Cheri Warner joined other parents at a news event Monday calling for the district and teachers to focus on getting students back into classrooms. The mother of 15-year-old twins said the sudden loss of in-person learning has taken a toll on her family.

One of her daughters has depression and anxiety, and winter always is a difficult time. Losing touch with her friends and teachers just adds to that burden, Warner said.

The girls “missed their whole eighth grade year and it felt like they weren’t really prepared for high school,” Warner said. “They’re all trying to figure out how to catch up and it’s a really stressful situation.”

The tone of Lightfoot and CPS Chief Executive Officer Pedro Martinez’s Sunday evening statement suggested more progress than on Saturday when, shortly after the union made its latest offer public, they said, “CTU leadership, you’re not listening” and vowed not to “relent.” The offer she rejected included teachers reporting to schools Monday to distribute laptops for remote learning to temporarily start Wednesday.

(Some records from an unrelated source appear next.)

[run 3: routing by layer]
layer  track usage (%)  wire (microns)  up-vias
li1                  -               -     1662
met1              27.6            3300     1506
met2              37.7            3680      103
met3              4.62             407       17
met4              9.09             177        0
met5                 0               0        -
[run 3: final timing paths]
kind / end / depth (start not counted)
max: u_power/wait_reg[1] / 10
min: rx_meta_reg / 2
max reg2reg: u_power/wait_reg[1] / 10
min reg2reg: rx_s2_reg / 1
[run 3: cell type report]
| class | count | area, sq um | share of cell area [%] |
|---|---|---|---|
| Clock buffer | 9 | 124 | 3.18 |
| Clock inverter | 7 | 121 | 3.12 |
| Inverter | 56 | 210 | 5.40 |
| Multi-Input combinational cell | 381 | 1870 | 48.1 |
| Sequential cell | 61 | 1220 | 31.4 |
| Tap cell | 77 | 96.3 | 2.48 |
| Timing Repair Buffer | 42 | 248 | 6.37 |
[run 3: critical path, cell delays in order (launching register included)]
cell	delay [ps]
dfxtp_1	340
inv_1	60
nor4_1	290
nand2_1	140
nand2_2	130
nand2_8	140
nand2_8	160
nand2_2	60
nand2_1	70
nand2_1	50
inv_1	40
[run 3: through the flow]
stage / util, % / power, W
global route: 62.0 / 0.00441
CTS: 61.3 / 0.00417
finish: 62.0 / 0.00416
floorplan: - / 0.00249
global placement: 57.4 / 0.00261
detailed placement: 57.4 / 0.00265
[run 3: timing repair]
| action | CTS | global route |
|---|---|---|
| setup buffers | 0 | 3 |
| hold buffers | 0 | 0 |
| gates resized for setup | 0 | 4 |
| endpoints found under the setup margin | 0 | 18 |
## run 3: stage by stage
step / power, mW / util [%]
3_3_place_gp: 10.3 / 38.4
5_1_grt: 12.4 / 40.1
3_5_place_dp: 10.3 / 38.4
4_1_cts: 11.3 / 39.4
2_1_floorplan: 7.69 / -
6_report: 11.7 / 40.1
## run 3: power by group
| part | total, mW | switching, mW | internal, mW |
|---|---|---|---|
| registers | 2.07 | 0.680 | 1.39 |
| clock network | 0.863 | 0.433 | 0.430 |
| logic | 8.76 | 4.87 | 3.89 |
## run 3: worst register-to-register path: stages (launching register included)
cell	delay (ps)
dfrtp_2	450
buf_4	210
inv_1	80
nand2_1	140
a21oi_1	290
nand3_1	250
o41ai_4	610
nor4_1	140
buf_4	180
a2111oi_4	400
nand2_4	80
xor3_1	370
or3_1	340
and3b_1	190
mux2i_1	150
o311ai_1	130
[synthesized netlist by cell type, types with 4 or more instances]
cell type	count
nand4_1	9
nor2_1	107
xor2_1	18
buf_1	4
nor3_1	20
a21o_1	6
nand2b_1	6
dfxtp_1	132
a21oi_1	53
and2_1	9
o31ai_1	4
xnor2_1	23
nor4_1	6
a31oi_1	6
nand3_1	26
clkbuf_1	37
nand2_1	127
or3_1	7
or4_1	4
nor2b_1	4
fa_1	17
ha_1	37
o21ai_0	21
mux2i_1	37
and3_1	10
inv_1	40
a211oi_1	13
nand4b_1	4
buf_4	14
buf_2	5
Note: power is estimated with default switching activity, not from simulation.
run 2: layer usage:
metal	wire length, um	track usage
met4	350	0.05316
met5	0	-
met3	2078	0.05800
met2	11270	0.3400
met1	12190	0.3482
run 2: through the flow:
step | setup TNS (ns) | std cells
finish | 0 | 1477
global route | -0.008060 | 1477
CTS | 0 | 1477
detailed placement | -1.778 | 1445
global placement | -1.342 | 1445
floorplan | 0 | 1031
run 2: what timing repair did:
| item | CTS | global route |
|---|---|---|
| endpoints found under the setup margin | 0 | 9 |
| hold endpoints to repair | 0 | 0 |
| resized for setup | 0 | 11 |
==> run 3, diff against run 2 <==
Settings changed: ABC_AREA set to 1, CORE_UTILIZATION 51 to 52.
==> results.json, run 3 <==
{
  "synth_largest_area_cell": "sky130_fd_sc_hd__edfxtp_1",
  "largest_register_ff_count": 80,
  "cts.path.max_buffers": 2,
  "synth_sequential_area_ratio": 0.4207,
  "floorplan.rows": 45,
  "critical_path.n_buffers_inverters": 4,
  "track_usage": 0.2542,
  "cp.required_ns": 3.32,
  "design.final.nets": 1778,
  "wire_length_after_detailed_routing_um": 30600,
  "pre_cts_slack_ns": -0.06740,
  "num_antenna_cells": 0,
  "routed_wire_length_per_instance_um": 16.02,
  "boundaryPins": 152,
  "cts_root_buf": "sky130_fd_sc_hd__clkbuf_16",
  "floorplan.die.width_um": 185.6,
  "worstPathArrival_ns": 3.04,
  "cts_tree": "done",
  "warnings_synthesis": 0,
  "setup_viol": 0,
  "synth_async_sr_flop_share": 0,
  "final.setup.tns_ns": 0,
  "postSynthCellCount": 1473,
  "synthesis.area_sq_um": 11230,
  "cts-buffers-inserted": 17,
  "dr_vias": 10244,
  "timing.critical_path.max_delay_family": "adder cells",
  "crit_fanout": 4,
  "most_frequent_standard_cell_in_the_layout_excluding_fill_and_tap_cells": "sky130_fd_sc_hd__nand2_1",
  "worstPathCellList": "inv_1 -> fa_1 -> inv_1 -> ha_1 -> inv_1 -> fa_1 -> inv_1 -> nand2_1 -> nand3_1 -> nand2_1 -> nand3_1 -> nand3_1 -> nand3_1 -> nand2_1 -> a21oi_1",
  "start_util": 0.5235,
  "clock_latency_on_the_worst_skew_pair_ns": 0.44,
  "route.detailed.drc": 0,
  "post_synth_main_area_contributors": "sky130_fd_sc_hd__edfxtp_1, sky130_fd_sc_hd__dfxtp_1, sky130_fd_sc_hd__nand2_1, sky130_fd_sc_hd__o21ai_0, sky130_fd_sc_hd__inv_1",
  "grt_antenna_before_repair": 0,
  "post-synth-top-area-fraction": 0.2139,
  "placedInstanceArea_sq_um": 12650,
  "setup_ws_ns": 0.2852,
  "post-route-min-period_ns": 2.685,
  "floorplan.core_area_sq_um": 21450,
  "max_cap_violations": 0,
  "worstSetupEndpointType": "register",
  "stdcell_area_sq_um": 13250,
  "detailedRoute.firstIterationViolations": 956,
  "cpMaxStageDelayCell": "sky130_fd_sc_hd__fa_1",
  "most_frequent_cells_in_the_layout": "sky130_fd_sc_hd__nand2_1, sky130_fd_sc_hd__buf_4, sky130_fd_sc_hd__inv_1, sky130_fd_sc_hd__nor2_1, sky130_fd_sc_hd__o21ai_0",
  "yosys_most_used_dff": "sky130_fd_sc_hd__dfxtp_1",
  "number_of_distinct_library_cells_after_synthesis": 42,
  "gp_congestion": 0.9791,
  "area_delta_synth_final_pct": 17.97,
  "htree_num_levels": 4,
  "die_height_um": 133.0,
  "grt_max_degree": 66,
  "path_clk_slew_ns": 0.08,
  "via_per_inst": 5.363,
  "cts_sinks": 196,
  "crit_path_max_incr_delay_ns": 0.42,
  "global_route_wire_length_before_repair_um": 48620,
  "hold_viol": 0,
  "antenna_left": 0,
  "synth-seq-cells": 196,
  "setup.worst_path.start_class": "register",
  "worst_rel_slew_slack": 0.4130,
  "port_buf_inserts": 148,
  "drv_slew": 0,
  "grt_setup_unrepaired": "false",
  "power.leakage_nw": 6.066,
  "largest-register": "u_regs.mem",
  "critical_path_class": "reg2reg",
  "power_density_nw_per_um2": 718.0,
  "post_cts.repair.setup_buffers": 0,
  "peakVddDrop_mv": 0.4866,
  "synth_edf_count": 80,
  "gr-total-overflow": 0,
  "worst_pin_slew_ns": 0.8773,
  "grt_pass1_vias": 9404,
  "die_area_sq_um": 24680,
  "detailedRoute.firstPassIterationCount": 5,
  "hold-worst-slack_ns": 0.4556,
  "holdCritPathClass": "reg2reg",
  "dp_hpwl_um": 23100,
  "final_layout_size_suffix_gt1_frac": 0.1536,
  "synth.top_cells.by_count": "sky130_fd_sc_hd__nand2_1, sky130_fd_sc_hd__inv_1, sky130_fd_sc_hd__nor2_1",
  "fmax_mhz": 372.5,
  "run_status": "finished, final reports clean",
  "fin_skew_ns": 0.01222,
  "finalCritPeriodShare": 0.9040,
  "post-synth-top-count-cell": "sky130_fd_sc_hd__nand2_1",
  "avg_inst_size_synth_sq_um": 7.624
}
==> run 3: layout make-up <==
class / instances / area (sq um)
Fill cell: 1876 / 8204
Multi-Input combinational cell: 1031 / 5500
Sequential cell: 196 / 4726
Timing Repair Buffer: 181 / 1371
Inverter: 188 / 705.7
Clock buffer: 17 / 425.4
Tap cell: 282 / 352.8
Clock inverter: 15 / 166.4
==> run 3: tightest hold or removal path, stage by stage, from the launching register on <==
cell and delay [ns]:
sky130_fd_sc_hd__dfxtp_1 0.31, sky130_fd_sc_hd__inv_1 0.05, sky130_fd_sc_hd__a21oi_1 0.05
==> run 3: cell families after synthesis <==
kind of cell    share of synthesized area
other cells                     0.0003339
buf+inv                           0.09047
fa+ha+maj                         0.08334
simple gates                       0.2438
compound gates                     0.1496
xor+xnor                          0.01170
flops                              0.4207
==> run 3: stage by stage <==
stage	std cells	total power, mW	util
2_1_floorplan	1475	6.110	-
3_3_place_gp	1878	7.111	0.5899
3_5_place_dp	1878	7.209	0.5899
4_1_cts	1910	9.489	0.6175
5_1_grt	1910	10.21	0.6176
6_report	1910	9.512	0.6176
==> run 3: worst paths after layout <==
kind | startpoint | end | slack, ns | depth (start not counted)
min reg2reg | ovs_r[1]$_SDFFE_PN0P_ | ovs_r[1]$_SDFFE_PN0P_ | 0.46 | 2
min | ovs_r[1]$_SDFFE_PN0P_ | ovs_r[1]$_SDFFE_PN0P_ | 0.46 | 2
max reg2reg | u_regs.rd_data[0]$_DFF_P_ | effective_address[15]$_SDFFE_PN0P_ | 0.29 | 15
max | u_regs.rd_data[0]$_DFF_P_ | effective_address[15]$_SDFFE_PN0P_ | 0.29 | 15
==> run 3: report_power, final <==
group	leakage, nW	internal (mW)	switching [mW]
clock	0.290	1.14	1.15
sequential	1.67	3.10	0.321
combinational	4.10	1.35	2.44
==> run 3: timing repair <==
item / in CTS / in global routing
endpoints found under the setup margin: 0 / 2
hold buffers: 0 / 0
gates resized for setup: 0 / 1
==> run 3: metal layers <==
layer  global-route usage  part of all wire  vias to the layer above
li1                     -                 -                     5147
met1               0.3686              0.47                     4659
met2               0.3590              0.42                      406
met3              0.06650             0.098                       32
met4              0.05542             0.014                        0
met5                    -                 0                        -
**config.mk**
```make
export PLATFORM = sky130hd
export DESIGN_NAME = sta_aux_cmd
export DESIGN_NICKNAME = d
export VERILOG_FILES = /design/src/core/sta_aux_cmd.v
export VERILOG_INCLUDE_DIRS = /design/src /design/src/core
export SDC_FILE = /design/constraint.sdc
export NUM_CORES = 1
export LEC_CHECK = 0
export BUFFER_PORTS_ARGS = -buffer_cell sky130_fd_sc_hd__buf_2
export CAP_MARGIN = 25
export CORE_MARGIN = 2
export CORE_UTILIZATION = 55
export CTS_BUF_LIST = sky130_fd_sc_hd__clkbuf_4 sky130_fd_sc_hd__clkbuf_8
export DETAILED_ROUTE_END_ITERATION = 8
export PLACE_DENSITY = 0.82
export SYNTH_ARGS = -nofsm -noshare
export SYNTH_HDL_FRONTEND = slang
export SYNTH_SLANG_ARGS = --single-unit
```
**constraint.sdc**
```tcl
create_clock -name clk -period 7.7 [get_ports clk]
set_clock_uncertainty 0.05 [all_clocks]
set_input_delay 0.385 -clock clk [delete_from_list [all_inputs] [get_ports clk]]
set_output_delay 0.385 -clock clk [all_outputs]
set_load 0.005 [all_outputs]
```
**src/core/sta_defs.vh**
```
/*
 holds the constants of the auxiliary tape command handler: bus offsets,
 field positions, reset values, opcodes, sense codes and transfer sizes.
 assumes inclusion by bare name from the design file only.
*/
`ifndef STA_DEFS_VH
`define STA_DEFS_VH
// ------------------------------------------------------------
// register offsets (byte addresses)
// ------------------------------------------------------------
`define STA_OFF_CTRL    4'h0
`define STA_OFF_RESV    4'h4
`define STA_OFF_SENSE   4'h8
`define STA_OFF_INFO    4'hc
// ------------------------------------------------------------
// field positions and reset values
// ------------------------------------------------------------
`define STA_CTRL_DISC   0
`define STA_RESV_ON     0
`define STA_RESV_TP     4
`define STA_CTRL_RST    1'b0
`define STA_RESV_RST    8'h00
`define STA_RSP_OKAY    2'b00
`define STA_RSP_SLVERR  2'b10
// ------------------------------------------------------------
// opcodes, status and sense values
// ------------------------------------------------------------
`define STA_OP_SENSE    8'h03
`define STA_OP_LIMITS   8'h05
`define STA_OP_RECOVER  8'h14
`define STA_OP_RELEASE  8'h17
`define STA_ST_GOOD     8'h00
`define STA_ST_CHECK    8'h02
`define STA_KEY_BLANK   4'h8
`define STA_KEY_ILLEGAL 4'h5
`define STA_STD_BLANK   7'h34
`define STA_STD_ILLEGAL 7'h20
`define STA_EXT_HDR     7'h70
// ------------------------------------------------------------
// transfer sizes
// ------------------------------------------------------------
`define STA_BLK_LEN     24'h000200
`define STA_LIMITS_LEN  33'h000000006
`define STA_STD_LEN     33'h000000004
`define STA_SENSE_MAX   8
`endif

```
**src/core/sta_aux_cmd.v**
```verilog
/*
 auxiliary command handler of a scsi tape target: block-limits query,
 buffered-data recovery, unit release and sense request, with an axi4-lite
 register slave. assumes a scsi front end that hands over whole six-byte
 command blocks, drains data-in bytes with valid/ready and sends status;
 the write buffer presents unwritten bytes in recording order.
*/
// Overview of operation
// - opcode 05 returns block limits as data-in and never disconnects
// - limits data is six bytes: zero, 24-bit maximum, 16-bit minimum, msb first
// - maximum and minimum block length both report 512 bytes
// - opcode 14 sends blocks held in the write buffer, not from tape
// - recovered blocks leave in the order they would be recorded
// - recovery block count comes from command bytes two to four, msb first
// - over-asking recovery ends check condition, blank check, residue count; residue valid follows the fixed bit
// - with disconnect enabled the bus may be released during recovery
// - opcode 17 clears a reservation only for the initiator that made it
// - releasing an unreserved unit completes without error
// - third-party release clears only a matching third-party reservation
// - release and sense request never disconnect
// - opcode 03 returns held sense; sense clears only on another command
// - allocation of four or less sends exactly four standard sense bytes
// - allocation above four sends extended sense up to the defined maximum
// - link bit chains to the next command after good status
// - flag counts only with link; both set requests an interrupt
// - standard sense byte zero holds residue valid, error class and error code
`timescale 1ns/1ps
`include "sta_defs.vh"
module sta_aux_cmd #(
   parameter SENSE_MAX = `STA_SENSE_MAX
) (
   input  wire        clk,
   input  wire        rst_n,
   input  wire        cmd_valid,
   output reg         cmd_ready,
   input  wire [47:0] cmd_cdb,
   input  wire [2:0]  cmd_initiator,
   output reg         din_valid,
   output reg  [7:0]  din_byte,
   output reg         din_last,
   input  wire        din_ready,
   input  wire [23:0] buf_blocks,
   input  wire        buf_valid,
   input  wire [7:0]  buf_byte,
   output reg         buf_ready,
   output reg         disc_allow,
   output reg         done_valid,
   output reg  [7:0]  done_status,
   output reg         done_link,
   output reg         done_irq,
   input  wire        s_axi_awvalid,
   output reg         s_axi_awready,
   input  wire [3:0]  s_axi_awaddr,
   input  wire        s_axi_wvalid,
   output reg         s_axi_wready,
   input  wire [31:0] s_axi_wdata,
   input  wire [3:0]  s_axi_wstrb,
   output reg         s_axi_bvalid,
   input  wire        s_axi_bready,
   output reg  [1:0]  s_axi_bresp,
   input  wire        s_axi_arvalid,
   output reg         s_axi_arready,
   input  wire [3:0]  s_axi_araddr,
   output reg         s_axi_rvalid,
   input  wire        s_axi_rready,
   output reg  [31:0] s_axi_rdata,
   output reg  [1:0]  s_axi_rresp
);
// ------------------------------------------------------------
// state and storage
// ------------------------------------------------------------
localparam S_IDLE = 2'd0;
localparam S_EXEC = 2'd1;
localparam S_SEND = 2'd2;
localparam S_DONE = 2'd3;
localparam [23:0] BLK_LEN = `STA_BLK_LEN;
reg  [1:0]  state;
reg  [47:0] cdb;
reg  [2:0]  init_id;
reg  [32:0] rem;
reg  [3:0]  idx;
reg         from_buf;
reg         ext_fmt;
reg  [1:0]  err;
reg  [23:0] short_cnt;
reg         disc_en;
reg  [7:0]  resv;
reg         residue_valid;
reg  [2:0]  error_class_field;
reg  [3:0]  error_code_field;
reg  [3:0]  sense_key;
reg  [23:0] sense_info;
reg  [3:0]  aw_addr;
reg         aw_got;
reg  [31:0] w_data;
reg  [3:0]  w_strb;
reg         w_got;
wire [7:0]  op = cdb[47:40];
wire [7:0]  alloc = cdb[15:8];
wire [23:0] req_blocks = cdb[31:8];
wire [23:0] xfer_blocks = (req_blocks > buf_blocks) ? buf_blocks : req_blocks;
wire        wr_go = aw_got && w_got && !s_axi_bvalid;
// ------------------------------------------------------------
// functions
// ------------------------------------------------------------
// reserved bits of each accepted command block must be zero
function cdb_ok;
   input [47:0] c;
   begin
      case (c[47:40])
         `STA_OP_LIMITS:  cdb_ok = (c[39:8] == 32'h0) && (c[7:2] == 6'h0);
         `STA_OP_RECOVER: cdb_ok = (c[39:33] == 7'h0) && (c[7:2] == 6'h0);
         `STA_OP_RELEASE: cdb_ok = (c[39:37] == 3'h0) && !c[32] && (c[31:8] == 24'h0) && (c[7:2] == 6'h0);
         `STA_OP_SENSE:   cdb_ok = (c[39:16] == 24'h0) && (c[7:2] == 6'h0);
         default:         cdb_ok = 1'b0;
      endcase
   end
endfunction
function [7:0] gen_byte;
   input       is_sense;
   input       ext;
   input [3:0] i;
   input [7:0] b0;
   input [3:0] key;
   input [23:0] info;
   reg   [55:0] lim;
   reg   [63:0] ex;
   reg   [31:0] st;
   begin
      lim = {8'h00, BLK_LEN, BLK_LEN[15:0], 8'h00};
      ex  = {b0[7], `STA_EXT_HDR, 8'h00, 4'h0, key, 8'h00, info, 8'h00};
      st  = {b0, 4'h0, info[19:0]};
      if (!is_sense)
         gen_byte = lim[8*(6-i)+:8];
      else if (ext)
         gen_byte = ex[8*(7-i)+:8];
      else
         gen_byte = st[8*(3-i)+:8];
   end
endfunction
// ------------------------------------------------------------
// command sequencer
// ------------------------------------------------------------
always @(posedge clk or negedge rst_n) begin
   if (!rst_n) begin
      state             <= S_IDLE;
      cdb               <= 48'h0;
      init_id           <= 3'h0;
      rem               <= 33'h0;
      idx               <= 4'h0;
      from_buf          <= 1'b0;
      ext_fmt           <= 1'b0;
      err               <= 2'b00;
      short_cnt         <= 24'h0;
      cmd_ready         <= 1'b0;
      din_valid         <= 1'b0;
      din_byte          <= 8'h00;
      din_last          <= 1'b0;
      buf_ready         <= 1'b0;
      disc_allow        <= 1'b0;
      done_valid        <= 1'b0;
      done_status       <= 8'h00;
      done_link         <= 1'b0;
      done_irq          <= 1'b0;
      resv              <= `STA_RESV_RST;
      residue_valid     <= 1'b0;
      error_class_field <= 3'h0;
      error_code_field  <= 4'h0;
      sense_key         <= 4'h0;
      sense_info        <= 24'h0;
   end else begin
      done_valid <= 1'b0;
      // software loads sense and reservations for the wider controller
      if (wr_go && aw_addr == `STA_OFF_RESV && w_strb[0])
         resv <= w_data[7:0];
      if (wr_go && aw_addr == `STA_OFF_SENSE && w_strb[0])
         {residue_valid, error_class_field, error_code_field} <= w_data[7:0];
      if (wr_go && aw_addr == `STA_OFF_SENSE && w_strb[1])
         sense_key <= w_data[11:8];
      if (wr_go && aw_addr == `STA_OFF_INFO)
         sense_info <= w_data[23:0];
      case (state)
         S_IDLE: begin
            cmd_ready <= 1'b1;
            if (cmd_valid && cmd_ready) begin
               cmd_ready <= 1'b0;
               cdb       <= cmd_cdb;
               init_id   <= cmd_initiator;
               state     <= S_EXEC;
            end
         end
         S_EXEC: begin
            idx      <= 4'h0;
            from_buf <= 1'b0;
            ext_fmt  <= 1'b0;
            err      <= 2'b00;
            rem      <= 33'h0;
            state    <= S_SEND;
            // held sense survives a sense request only
            if (op != `STA_OP_SENSE) begin
               residue_valid     <= 1'b0;
               error_class_field <= 3'h0;
               error_code_field  <= 4'h0;
               sense_key         <= 4'h0;
               sense_info        <= 24'h0;
            end
            if (!cdb_ok(cdb))
               err <= 2'b10;
            else
               case (op)
                  `STA_OP_LIMITS: rem <= `STA_LIMITS_LEN;
                  `STA_OP_RECOVER: begin
                     from_buf   <= 1'b1;
                     rem        <= {xfer_blocks, 9'h000};
                     short_cnt  <= req_blocks - xfer_blocks;
                     disc_allow <= disc_en;
                     if (req_blocks > buf_blocks)
                        err <= 2'b01;
                  end
                  `STA_OP_RELEASE: begin
                     // a mismatching or absent reservation still ends good
                     if (resv[`STA_RESV_ON] && resv[3:1] == init_id &&
                         resv[`STA_RESV_TP] == cdb[36] &&
                         (!cdb[36] || resv[7:5] == cdb[35:33]))
                        resv[`STA_RESV_ON] <= 1'b0;
                  end
                  default: begin
                     ext_fmt <= (alloc > 8'd4);
                     if (alloc <= 8'd4)
                        rem <= `STA_STD_LEN;
                     else if (alloc > SENSE_MAX[7:0])
                        rem <= {25'h0, SENSE_MAX[7:0]};
                     else
                        rem <= {25'h0, alloc};
                  end
               endcase
         end
         S_SEND: begin
            buf_ready <= 1'b0;
            if (din_valid && din_ready) begin
               din_valid <= 1'b0;
               din_last  <= 1'b0;
            end else if (rem == 33'h0 && !din_valid) begin
               state <= S_DONE;
            end else if (!din_valid && from_buf) begin
               // one byte in flight keeps the buffer order intact
               buf_ready <= !buf_ready && !(buf_valid && buf_ready);
               if (buf_valid && buf_ready) begin
                  din_valid <= 1'b1;
                  din_byte  <= buf_byte;
                  din_last  <= (rem == 33'h1);
                  rem       <= rem - 33'h1;
               end
            end else if (!din_valid) begin
               din_valid <= 1'b1;
               din_byte  <= gen_byte(op == `STA_OP_SENSE, ext_fmt, idx,
                                     {residue_valid, error_class_field, error_code_field},
                                     sense_key, sense_info);
               din_last  <= (rem == 33'h1);
               idx       <= idx + 4'h1;
               rem       <= rem - 33'h1;
            end
         end
         default: begin
            disc_allow  <= 1'b0;
            done_valid  <= 1'b1;
            done_status <= (err == 2'b00) ? `STA_ST_GOOD : `STA_ST_CHECK;
            done_link   <= (err == 2'b00) && cdb[0];
            done_irq    <= (err == 2'b00) && cdb[0] && cdb[1];
            if (err == 2'b01) begin
               residue_valid <= cdb[32];
               {error_class_field, error_code_field} <= `STA_STD_BLANK;
               sense_key     <= `STA_KEY_BLANK;
               sense_info    <= short_cnt;
            end else if (err == 2'b10) begin
               {error_class_field, error_code_field} <= `STA_STD_ILLEGAL;
               sense_key     <= `STA_KEY_ILLEGAL;
            end
            state <= S_IDLE;
         end
      endcase
   end
end
// ------------------------------------------------------------
// axi4-lite slave
// ------------------------------------------------------------
always @(posedge clk or negedge rst_n) begin
   if (!rst_n) begin
      s_axi_awready <= 1'b0;
      s_axi_wready  <= 1'b0;
      s_axi_bvalid  <= 1'b0;
      s_axi_bresp   <= `STA_RSP_OKAY;
      s_axi_arready <= 1'b0;
      s_axi_rvalid  <= 1'b0;
      s_axi_rdata   <= 32'h0;
      s_axi_rresp   <= `STA_RSP_OKAY;
      aw_addr       <= 4'h0;
      aw_got        <= 1'b0;
      w_data        <= 32'h0;
      w_strb        <= 4'h0;
      w_got         <= 1'b0;
      disc_en       <= `STA_CTRL_RST;
   end else begin
      s_axi_awready <= !aw_got && !(s_axi_awvalid && s_axi_awready);
      s_axi_wready  <= !w_got && !(s_axi_wvalid && s_axi_wready);
      if (s_axi_awvalid && s_axi_awready) begin
         aw_addr <= s_axi_awaddr;
         aw_got  <= 1'b1;
      end
      if (s_axi_wvalid && s_axi_wready) begin
         w_data <= s_axi_wdata;
         w_strb <= s_axi_wstrb;
         w_got  <= 1'b1;
      end
      if (wr_go) begin
         s_axi_bvalid <= 1'b1;
         s_axi_bresp  <= (aw_addr[1:0] == 2'b00) ? `STA_RSP_OKAY : `STA_RSP_SLVERR;
         if (aw_addr == `STA_OFF_CTRL && w_strb[0])
            disc_en <= w_data[`STA_CTRL_DISC];
      end
      if (s_axi_bvalid && s_axi_bready) begin
         s_axi_bvalid <= 1'b0;
         aw_got       <= 1'b0;
         w_got        <= 1'b0;
      end
      s_axi_arready <= !s_axi_rvalid && !(s_axi_arvalid && s_axi_arready);
      if (s_axi_arvalid && s_axi_arready) begin
         s_axi_rvalid <= 1'b1;
         s_axi_rresp  <= `STA_RSP_OKAY;
         case (s_axi_araddr)
            `STA_OFF_CTRL:  s_axi_rdata <= {29'h0, state, disc_en};
            `STA_OFF_RESV:  s_axi_rdata <= {24'h0, resv};
            `STA_OFF_SENSE: s_axi_rdata <= {20'h0, sense_key, residue_valid,
                                            error_class_field, error_code_field};
            `STA_OFF_INFO:  s_axi_rdata <= {8'h0, sense_info};
            default: begin
               s_axi_rdata <= 32'h0;
               s_axi_rresp <= `STA_RSP_SLVERR;
            end
         endcase
      end else if (s_axi_rvalid && s_axi_rready) begin
         s_axi_rvalid <= 1'b0;
      end
   end
end
endmodule // sta_aux_cmd

```
==> results of run 1 <==
==> power groups by stage <==
stage          registers [µW]  clock network [µW]  logic, µW
5_1_grt                  1820                1290        810
4_1_cts                  1790                1230        721
3_5_place_dp             1810                   0        700
6_report                 1800                1220        730
2_1_floorplan            1670                   0        525
3_3_place_gp             1800                   0        667
--- src/rtl/rcim_regs.svh ---
`ifndef RCIM_REGS_SVH
`define RCIM_REGS_SVH

// Register byte offsets on the register port.
`define RCIM_OFS_UNMASKED 8'h00
`define RCIM_OFS_MASKED 8'h04
`define RCIM_OFS_ENABLE_SET 8'h08
`define RCIM_OFS_ENABLE_CLEAR 8'h0C

// Field positions shared by the status and enable registers.
`define RCIM_CHANNELS 8
`define RCIM_PACKET_LSB 0
`define RCIM_LOW_BUFFER_LSB 8
`define RCIM_PULSE_LSB 16
`define RCIM_ENABLE_WIDTH 24
`define RCIM_STATUS_WIDTH 16

// Reset values.
`define RCIM_ENABLE_RESET 24'h000000
`define RCIM_RDATA_RESET 32'h00000000

`endif

--- src/rtl/rcim_pkg.sv ---
`include "rcim_regs.svh"

package rcim_pkg;

  // One-hot register select produced by the address decoder.
  typedef enum logic [4:0]
  {
    RCIM_SEL_NONE = 5'h01,
    RCIM_SEL_UNMASKED = 5'h02,
    RCIM_SEL_MASKED = 5'h04,
    RCIM_SEL_SET = 5'h08,
    RCIM_SEL_CLEAR = 5'h10
  } rcim_reg_sel_t;

  typedef logic [`RCIM_ENABLE_WIDTH-1:0] rcim_enable_t;
  typedef logic [`RCIM_STATUS_WIDTH-1:0] rcim_status_t;
  typedef logic [`RCIM_CHANNELS-1:0] rcim_chan_t;

endpackage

Both sides have filed complaints to a state labor board.

Union leaders have accused Lightfoot of bullying, saying that while in-person instruction is better, the pandemic has forced difficult decisions.

“The mayor’s saying she’s going to be relentless in prosecuting a case, but the mayor’s not a prosecutor and I’m not a criminal being prosecuted,” Sharkey said. “Our members are not people who have done anything wrong.”

Attendance was down ahead of the cancellations due to students and teachers quarantining due to possible exposure and families opting to keep their children home. All buildings have remained open for meal pickup.

School leaders have touted a $100 million safety plan, which includes air purifiers in each classroom. Roughly 91% of staff are vaccinated and masks are required indoors.

Since the start of the academic year, some individual classrooms have temporarily switched to remote instruction when there are infections. But in rejecting a widescale return to remote learning, city health officials argue most students directed to quarantine because of possible classroom exposure don’t get COVID-19. The district is piloting a “test to stay” program to cut isolation times.

The union argues that the measures fall short, especially considering the omicron-fueled surge that has upended the return to work and class. It has also criticized the district for not enrolling enough students in a testing program and an unreliable database of COVID-19 infections.

Several district families, represented by the conservative Liberty Justice Center in Chicago, filed a lawsuit in Cook County over the closures last week, while more than 5,000 others have signed a petition urging a return to in-person instruction.